• Source material:
-- Opening Marker --

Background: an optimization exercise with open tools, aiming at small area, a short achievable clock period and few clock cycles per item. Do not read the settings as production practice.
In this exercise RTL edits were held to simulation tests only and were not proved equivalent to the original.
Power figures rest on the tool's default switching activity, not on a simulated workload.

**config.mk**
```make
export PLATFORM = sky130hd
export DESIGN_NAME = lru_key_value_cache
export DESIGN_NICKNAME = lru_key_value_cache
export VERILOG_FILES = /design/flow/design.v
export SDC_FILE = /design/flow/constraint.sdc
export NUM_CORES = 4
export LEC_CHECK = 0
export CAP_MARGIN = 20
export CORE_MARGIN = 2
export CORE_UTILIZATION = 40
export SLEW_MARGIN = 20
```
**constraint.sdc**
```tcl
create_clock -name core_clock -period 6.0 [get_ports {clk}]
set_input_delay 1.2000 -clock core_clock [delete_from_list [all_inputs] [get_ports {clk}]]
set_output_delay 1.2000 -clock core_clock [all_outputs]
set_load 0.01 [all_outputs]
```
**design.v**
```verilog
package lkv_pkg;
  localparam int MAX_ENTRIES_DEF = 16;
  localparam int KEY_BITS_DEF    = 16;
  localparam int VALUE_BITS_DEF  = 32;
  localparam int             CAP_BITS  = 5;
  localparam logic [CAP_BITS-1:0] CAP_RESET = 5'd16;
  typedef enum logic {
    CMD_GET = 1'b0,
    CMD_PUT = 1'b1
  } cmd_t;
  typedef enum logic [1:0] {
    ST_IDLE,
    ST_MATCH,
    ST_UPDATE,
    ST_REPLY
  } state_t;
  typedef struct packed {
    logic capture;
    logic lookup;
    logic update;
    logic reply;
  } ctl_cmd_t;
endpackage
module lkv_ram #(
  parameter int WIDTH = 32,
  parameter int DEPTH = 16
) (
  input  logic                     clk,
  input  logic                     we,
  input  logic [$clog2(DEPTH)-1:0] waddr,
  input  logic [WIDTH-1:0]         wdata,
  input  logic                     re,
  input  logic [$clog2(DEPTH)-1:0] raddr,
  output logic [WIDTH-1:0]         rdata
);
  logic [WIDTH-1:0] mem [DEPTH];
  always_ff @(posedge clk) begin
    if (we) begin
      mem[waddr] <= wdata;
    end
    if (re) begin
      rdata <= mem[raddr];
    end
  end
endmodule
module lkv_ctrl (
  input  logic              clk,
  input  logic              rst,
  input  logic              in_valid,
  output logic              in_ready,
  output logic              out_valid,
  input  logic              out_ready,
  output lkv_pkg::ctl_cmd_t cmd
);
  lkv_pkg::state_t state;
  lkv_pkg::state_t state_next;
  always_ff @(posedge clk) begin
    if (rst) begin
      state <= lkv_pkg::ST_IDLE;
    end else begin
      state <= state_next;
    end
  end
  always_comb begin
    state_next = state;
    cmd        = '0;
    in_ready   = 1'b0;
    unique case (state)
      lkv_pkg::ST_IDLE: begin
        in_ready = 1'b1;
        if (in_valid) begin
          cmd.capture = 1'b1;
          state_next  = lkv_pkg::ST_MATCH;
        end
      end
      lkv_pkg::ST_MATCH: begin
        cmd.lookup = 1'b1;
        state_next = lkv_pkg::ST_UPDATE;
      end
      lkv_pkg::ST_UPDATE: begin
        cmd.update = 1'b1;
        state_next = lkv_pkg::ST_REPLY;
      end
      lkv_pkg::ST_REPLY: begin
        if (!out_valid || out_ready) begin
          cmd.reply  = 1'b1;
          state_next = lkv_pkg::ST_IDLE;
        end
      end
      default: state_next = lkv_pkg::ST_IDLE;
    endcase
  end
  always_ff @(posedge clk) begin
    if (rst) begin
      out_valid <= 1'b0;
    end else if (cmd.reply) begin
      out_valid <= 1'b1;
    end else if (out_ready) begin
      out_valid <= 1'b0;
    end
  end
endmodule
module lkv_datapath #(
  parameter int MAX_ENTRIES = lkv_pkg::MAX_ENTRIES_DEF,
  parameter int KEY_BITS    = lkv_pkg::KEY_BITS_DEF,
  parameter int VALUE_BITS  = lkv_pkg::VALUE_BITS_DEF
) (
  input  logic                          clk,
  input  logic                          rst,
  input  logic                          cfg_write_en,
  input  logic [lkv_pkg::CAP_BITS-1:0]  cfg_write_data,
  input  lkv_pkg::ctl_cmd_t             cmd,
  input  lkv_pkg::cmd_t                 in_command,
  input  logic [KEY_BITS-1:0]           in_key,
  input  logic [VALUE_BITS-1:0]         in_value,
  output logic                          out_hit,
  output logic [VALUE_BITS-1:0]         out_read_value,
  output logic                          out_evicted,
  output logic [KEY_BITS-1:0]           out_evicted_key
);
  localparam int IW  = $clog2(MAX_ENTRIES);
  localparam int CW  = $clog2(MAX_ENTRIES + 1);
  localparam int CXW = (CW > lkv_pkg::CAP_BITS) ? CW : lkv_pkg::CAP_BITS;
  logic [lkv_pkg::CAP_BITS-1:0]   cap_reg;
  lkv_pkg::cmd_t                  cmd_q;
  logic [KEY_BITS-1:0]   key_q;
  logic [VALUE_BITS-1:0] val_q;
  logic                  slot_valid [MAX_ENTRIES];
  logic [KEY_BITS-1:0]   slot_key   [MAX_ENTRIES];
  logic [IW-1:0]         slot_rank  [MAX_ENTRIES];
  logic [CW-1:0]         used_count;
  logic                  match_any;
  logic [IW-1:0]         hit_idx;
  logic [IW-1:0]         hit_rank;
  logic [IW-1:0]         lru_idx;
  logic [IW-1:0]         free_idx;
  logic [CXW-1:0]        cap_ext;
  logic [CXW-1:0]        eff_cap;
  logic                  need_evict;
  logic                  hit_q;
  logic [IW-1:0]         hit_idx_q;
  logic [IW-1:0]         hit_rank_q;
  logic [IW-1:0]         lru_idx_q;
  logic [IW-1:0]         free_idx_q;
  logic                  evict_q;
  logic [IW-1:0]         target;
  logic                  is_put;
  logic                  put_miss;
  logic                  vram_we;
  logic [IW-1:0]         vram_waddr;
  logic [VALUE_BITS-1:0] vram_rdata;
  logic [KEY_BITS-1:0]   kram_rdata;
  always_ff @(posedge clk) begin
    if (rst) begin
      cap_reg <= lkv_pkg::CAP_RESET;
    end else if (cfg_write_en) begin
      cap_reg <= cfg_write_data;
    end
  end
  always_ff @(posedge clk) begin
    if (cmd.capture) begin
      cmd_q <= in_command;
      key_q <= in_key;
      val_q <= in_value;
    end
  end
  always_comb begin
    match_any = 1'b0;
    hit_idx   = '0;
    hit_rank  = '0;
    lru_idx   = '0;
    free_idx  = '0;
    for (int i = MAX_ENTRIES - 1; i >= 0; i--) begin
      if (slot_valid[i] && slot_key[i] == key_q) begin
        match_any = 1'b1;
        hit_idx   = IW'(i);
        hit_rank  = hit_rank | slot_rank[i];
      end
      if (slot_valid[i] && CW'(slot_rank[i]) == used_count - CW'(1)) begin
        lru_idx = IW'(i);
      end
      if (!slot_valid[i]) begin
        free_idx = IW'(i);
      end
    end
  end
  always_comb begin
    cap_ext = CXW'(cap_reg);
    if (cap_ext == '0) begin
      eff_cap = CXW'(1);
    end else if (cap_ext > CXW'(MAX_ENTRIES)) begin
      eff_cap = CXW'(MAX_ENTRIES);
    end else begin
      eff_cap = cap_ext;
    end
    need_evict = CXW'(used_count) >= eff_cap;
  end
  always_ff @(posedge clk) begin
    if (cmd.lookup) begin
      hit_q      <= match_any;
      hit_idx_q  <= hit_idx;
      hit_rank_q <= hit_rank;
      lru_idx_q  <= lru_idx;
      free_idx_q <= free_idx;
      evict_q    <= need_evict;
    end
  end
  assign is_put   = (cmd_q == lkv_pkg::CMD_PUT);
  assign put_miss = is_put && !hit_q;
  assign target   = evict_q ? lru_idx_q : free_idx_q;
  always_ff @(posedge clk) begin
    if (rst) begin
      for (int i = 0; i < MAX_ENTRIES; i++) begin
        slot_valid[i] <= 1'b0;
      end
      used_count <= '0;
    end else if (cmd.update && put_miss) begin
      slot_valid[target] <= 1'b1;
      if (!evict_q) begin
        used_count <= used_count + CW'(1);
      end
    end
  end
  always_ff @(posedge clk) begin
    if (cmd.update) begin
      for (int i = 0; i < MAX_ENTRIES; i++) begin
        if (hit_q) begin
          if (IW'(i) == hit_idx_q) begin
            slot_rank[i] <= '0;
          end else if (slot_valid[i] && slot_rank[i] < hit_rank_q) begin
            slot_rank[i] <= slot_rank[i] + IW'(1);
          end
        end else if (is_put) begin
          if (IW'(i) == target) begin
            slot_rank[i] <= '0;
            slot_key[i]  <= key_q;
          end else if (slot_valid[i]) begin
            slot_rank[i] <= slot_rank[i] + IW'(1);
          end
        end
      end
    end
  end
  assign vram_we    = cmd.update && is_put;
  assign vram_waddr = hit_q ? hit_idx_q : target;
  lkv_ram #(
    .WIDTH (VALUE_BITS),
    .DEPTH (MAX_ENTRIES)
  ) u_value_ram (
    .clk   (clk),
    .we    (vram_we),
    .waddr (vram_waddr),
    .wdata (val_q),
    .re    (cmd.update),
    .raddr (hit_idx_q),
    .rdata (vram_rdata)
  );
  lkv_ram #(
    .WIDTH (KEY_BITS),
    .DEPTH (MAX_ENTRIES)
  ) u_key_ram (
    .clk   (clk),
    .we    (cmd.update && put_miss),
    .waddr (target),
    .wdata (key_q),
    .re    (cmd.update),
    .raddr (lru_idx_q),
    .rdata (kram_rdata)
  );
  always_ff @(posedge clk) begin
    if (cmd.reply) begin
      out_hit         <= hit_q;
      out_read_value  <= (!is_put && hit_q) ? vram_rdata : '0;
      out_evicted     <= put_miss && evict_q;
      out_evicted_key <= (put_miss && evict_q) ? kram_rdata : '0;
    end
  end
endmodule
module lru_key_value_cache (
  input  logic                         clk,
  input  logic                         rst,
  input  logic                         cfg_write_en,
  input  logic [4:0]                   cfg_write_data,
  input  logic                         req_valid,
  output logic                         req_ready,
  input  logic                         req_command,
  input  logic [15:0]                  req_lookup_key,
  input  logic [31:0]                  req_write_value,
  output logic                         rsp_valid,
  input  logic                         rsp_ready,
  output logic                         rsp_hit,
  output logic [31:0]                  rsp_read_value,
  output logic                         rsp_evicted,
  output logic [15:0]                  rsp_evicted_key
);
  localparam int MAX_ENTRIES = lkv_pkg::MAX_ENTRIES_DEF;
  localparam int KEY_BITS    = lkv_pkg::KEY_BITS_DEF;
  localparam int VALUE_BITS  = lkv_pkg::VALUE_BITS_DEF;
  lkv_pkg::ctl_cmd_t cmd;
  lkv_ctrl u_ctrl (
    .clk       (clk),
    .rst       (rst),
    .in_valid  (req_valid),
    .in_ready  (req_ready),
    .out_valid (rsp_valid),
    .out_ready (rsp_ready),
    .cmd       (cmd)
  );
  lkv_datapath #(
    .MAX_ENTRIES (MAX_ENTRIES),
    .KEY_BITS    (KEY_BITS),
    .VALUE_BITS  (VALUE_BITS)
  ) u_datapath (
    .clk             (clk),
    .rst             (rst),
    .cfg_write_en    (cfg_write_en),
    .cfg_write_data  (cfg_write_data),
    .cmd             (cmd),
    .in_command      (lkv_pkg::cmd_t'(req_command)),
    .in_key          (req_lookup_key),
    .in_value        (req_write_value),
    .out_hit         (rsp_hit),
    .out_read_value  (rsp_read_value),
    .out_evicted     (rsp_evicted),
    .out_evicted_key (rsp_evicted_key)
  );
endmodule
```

-- Closing Marker --

• Task:
State the number of lines in the data above that include the word "enum", leaving out any other words.

• Expected answer:
2